*** Stored data Section Begins ***

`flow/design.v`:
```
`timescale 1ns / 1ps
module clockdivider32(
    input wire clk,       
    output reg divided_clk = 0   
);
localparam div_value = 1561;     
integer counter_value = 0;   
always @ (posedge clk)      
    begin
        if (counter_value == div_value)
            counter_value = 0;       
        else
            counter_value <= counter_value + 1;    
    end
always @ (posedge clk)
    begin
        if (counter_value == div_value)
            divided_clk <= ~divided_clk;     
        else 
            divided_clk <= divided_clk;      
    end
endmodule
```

*** Stored data Section Ends ***
*** Stored data Section Begins ***

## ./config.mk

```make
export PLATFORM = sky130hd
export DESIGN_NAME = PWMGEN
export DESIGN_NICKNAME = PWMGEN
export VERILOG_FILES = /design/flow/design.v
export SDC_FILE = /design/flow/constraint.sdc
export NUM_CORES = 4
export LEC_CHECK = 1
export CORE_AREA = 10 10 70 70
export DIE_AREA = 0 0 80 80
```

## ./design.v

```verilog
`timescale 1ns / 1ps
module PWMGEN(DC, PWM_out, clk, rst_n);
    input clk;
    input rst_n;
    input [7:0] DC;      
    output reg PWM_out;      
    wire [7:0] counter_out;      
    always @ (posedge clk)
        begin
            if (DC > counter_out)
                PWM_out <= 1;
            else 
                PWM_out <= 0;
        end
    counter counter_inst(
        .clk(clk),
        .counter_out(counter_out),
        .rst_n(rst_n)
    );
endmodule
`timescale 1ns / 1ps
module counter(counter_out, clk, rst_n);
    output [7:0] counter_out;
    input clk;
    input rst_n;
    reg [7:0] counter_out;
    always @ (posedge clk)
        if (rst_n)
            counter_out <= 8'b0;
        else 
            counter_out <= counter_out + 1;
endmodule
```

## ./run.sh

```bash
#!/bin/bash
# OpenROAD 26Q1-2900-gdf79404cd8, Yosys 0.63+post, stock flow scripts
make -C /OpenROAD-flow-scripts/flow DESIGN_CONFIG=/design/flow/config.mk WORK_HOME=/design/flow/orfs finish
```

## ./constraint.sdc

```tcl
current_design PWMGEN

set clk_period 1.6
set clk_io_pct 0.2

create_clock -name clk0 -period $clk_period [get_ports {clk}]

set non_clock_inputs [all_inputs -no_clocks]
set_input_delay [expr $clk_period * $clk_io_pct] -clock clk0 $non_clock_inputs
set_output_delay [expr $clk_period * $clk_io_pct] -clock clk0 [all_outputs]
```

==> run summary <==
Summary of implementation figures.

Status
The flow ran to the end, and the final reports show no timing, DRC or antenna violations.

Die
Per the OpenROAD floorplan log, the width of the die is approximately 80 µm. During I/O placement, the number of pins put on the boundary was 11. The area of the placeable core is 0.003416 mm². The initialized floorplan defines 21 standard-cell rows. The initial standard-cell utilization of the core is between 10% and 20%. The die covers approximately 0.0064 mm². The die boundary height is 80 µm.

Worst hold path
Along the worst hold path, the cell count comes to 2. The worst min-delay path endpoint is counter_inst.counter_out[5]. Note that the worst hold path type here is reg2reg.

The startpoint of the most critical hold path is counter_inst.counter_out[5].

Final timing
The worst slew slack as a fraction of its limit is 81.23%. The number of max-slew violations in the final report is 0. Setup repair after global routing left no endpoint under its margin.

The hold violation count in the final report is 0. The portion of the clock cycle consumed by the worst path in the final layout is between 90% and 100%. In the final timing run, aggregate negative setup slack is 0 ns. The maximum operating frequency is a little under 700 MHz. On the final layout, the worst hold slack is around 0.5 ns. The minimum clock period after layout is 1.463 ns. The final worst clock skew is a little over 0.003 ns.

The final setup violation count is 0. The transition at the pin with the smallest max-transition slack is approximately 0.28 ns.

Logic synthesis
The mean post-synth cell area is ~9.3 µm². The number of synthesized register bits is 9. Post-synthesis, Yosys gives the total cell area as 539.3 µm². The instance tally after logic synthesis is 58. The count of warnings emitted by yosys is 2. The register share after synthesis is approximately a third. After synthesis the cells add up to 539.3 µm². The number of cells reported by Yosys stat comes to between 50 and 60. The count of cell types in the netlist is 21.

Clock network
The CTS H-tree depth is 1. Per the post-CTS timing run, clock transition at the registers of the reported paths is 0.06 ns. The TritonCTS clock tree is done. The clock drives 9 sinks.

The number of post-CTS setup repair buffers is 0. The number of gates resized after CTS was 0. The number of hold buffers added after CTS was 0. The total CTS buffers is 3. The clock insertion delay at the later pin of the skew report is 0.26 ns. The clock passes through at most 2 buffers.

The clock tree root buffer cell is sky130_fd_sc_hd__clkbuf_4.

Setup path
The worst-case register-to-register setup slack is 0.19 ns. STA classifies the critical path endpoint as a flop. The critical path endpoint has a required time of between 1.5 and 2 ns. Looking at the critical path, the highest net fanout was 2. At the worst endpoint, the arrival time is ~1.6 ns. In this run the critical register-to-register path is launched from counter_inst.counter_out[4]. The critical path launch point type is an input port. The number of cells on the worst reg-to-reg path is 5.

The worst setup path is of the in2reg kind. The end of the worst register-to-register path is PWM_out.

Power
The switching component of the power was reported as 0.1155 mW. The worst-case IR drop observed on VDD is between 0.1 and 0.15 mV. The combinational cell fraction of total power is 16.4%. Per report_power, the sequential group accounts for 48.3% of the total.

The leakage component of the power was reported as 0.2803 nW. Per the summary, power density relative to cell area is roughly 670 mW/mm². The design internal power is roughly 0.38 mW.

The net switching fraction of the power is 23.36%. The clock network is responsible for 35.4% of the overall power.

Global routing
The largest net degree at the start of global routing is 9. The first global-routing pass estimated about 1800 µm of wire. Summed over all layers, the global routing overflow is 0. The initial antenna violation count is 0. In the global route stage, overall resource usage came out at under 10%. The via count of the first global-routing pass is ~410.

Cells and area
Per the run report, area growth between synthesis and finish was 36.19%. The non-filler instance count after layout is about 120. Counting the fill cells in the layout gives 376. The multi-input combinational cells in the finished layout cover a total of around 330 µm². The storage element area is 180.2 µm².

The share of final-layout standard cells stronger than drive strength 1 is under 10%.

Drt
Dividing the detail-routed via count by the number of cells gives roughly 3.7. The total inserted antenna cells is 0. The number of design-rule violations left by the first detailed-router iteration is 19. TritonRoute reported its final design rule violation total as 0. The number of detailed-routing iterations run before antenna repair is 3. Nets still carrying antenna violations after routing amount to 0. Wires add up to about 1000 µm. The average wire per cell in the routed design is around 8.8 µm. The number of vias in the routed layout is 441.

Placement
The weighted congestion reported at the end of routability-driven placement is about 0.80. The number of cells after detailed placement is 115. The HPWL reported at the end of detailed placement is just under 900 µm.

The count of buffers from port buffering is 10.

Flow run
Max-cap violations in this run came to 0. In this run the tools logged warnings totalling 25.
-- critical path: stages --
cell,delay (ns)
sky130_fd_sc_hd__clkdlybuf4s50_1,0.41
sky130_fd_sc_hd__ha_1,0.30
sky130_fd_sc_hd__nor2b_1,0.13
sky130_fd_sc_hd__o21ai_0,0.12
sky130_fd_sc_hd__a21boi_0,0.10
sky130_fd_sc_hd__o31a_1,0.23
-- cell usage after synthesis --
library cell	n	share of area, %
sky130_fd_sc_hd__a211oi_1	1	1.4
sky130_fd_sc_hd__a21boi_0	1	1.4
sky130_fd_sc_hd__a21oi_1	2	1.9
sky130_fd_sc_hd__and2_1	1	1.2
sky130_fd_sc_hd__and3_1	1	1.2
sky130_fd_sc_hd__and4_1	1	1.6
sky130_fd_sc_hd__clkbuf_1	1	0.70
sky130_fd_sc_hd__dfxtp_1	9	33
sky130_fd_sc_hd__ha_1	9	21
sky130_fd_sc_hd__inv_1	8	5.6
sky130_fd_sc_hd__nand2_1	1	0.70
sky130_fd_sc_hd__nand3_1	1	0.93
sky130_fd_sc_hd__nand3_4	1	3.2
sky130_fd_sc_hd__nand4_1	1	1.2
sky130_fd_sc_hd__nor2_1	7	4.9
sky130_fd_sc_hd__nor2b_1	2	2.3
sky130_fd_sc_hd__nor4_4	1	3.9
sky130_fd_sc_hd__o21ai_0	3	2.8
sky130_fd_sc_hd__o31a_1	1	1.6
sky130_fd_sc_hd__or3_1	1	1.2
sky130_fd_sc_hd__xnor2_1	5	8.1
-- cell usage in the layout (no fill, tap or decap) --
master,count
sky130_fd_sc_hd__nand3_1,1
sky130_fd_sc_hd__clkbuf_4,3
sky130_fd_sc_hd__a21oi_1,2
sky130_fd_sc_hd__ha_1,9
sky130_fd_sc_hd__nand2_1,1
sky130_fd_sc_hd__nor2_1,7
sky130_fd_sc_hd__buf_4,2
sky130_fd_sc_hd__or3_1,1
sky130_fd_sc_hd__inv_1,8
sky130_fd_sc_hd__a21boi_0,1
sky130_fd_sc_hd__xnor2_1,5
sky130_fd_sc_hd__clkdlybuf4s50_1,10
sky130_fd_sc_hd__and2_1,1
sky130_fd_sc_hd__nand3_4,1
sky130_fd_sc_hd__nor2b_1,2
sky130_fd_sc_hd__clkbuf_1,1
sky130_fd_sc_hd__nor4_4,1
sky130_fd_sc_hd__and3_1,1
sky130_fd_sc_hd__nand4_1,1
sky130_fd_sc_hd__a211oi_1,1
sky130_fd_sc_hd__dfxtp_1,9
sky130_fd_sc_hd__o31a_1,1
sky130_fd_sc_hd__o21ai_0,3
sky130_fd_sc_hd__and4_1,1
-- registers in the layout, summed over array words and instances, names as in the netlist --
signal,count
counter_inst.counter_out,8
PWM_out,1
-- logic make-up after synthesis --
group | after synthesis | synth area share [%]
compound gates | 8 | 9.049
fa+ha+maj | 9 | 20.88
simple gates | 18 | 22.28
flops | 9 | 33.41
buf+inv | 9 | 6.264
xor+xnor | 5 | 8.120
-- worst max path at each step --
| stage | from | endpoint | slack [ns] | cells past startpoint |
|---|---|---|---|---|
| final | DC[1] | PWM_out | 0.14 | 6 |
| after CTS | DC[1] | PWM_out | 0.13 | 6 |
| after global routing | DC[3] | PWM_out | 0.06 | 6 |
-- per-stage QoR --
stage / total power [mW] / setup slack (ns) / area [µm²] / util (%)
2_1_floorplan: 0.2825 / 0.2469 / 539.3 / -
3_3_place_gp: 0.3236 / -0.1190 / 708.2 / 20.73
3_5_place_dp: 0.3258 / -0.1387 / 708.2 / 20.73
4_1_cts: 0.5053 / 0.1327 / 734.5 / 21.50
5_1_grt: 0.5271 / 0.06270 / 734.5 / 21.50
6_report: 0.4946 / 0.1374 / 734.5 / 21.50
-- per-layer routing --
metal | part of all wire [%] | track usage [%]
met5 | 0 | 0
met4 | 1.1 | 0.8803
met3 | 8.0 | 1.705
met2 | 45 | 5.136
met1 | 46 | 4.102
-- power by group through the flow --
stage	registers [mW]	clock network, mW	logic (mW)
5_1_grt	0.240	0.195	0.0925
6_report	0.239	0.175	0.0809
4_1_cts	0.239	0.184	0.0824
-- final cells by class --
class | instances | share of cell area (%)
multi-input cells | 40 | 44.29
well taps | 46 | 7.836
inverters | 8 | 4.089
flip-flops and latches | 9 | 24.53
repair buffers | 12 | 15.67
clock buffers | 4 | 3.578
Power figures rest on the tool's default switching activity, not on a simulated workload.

*** Stored data Section Ends ***
*** Stored data Section Begins ***

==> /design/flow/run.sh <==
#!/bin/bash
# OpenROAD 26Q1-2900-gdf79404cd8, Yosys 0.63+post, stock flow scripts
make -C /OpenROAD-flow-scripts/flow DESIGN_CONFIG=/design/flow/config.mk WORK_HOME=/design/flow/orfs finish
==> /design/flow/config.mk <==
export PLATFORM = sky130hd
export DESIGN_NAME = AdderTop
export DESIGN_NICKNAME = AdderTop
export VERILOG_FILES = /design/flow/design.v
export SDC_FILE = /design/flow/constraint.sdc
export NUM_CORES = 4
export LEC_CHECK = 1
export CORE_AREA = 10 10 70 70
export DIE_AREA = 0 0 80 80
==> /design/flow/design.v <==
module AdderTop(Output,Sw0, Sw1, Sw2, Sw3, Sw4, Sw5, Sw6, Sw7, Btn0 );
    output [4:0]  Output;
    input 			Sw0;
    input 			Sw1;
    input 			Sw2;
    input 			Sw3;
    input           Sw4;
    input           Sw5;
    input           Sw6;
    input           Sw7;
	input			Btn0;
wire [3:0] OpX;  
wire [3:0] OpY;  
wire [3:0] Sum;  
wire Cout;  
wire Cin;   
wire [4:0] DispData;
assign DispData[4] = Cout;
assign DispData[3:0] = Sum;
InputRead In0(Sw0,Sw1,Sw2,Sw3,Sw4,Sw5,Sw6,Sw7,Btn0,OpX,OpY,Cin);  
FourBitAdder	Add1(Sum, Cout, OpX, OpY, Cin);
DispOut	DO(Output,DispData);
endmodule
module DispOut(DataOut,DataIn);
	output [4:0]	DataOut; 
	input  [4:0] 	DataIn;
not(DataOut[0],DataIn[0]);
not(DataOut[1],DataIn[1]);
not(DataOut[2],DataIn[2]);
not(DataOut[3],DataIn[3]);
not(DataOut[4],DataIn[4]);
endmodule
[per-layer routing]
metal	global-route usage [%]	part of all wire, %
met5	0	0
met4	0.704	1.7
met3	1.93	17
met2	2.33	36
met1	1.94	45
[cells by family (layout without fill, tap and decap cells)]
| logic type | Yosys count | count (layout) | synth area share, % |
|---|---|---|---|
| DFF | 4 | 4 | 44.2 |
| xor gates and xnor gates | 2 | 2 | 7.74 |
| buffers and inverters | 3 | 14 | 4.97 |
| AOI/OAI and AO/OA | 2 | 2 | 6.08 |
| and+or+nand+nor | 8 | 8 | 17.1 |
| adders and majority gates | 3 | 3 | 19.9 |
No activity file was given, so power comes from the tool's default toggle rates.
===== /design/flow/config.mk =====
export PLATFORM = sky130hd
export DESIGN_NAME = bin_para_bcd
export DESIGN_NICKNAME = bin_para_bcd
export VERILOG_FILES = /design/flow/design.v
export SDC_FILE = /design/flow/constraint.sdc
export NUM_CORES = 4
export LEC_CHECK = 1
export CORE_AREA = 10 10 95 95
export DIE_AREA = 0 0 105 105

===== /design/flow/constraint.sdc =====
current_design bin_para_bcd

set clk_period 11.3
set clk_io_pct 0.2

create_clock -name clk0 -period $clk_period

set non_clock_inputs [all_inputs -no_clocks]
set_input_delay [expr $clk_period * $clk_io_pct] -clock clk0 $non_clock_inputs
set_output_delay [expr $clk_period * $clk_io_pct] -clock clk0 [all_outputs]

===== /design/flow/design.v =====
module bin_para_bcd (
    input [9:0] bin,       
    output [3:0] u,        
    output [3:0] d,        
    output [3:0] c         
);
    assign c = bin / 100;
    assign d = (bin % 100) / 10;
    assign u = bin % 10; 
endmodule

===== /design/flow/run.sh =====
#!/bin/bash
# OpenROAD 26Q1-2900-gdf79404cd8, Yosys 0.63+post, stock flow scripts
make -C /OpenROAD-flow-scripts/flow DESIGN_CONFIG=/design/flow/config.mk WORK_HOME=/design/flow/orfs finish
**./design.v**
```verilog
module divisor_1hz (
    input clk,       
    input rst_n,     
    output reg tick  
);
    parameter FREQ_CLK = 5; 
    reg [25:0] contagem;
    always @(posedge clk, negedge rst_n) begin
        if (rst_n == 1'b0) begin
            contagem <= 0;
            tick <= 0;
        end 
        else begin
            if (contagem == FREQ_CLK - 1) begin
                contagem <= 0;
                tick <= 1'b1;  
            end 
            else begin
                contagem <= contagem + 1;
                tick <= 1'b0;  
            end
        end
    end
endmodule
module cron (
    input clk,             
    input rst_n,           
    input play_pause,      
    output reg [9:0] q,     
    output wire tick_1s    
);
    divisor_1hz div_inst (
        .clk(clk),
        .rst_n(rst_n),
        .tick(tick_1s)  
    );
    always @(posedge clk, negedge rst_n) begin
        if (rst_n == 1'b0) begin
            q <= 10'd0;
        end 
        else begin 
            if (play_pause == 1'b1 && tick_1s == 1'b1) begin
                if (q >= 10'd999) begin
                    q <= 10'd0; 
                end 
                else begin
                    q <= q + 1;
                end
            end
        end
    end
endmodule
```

*** Stored data Section Ends ***

Task prompt: Copy the lines above exactly, beginning at the line that has "all wire, %" and stopping after the line that has "3 | 3 | 19.9 |", and omit the rest.

Your solution:
metal	global-route usage [%]	part of all wire, %
met5	0	0
met4	0.704	1.7
met3	1.93	17
met2	2.33	36
met1	1.94	45
[cells by family (layout without fill, tap and decap cells)]
| logic type | Yosys count | count (layout) | synth area share, % |
|---|---|---|---|
| DFF | 4 | 4 | 44.2 |
| xor gates and xnor gates | 2 | 2 | 7.74 |
| buffers and inverters | 3 | 14 | 4.97 |
| AOI/OAI and AO/OA | 2 | 2 | 6.08 |
| and+or+nand+nor | 8 | 8 | 17.1 |
| adders and majority gates | 3 | 3 | 19.9 |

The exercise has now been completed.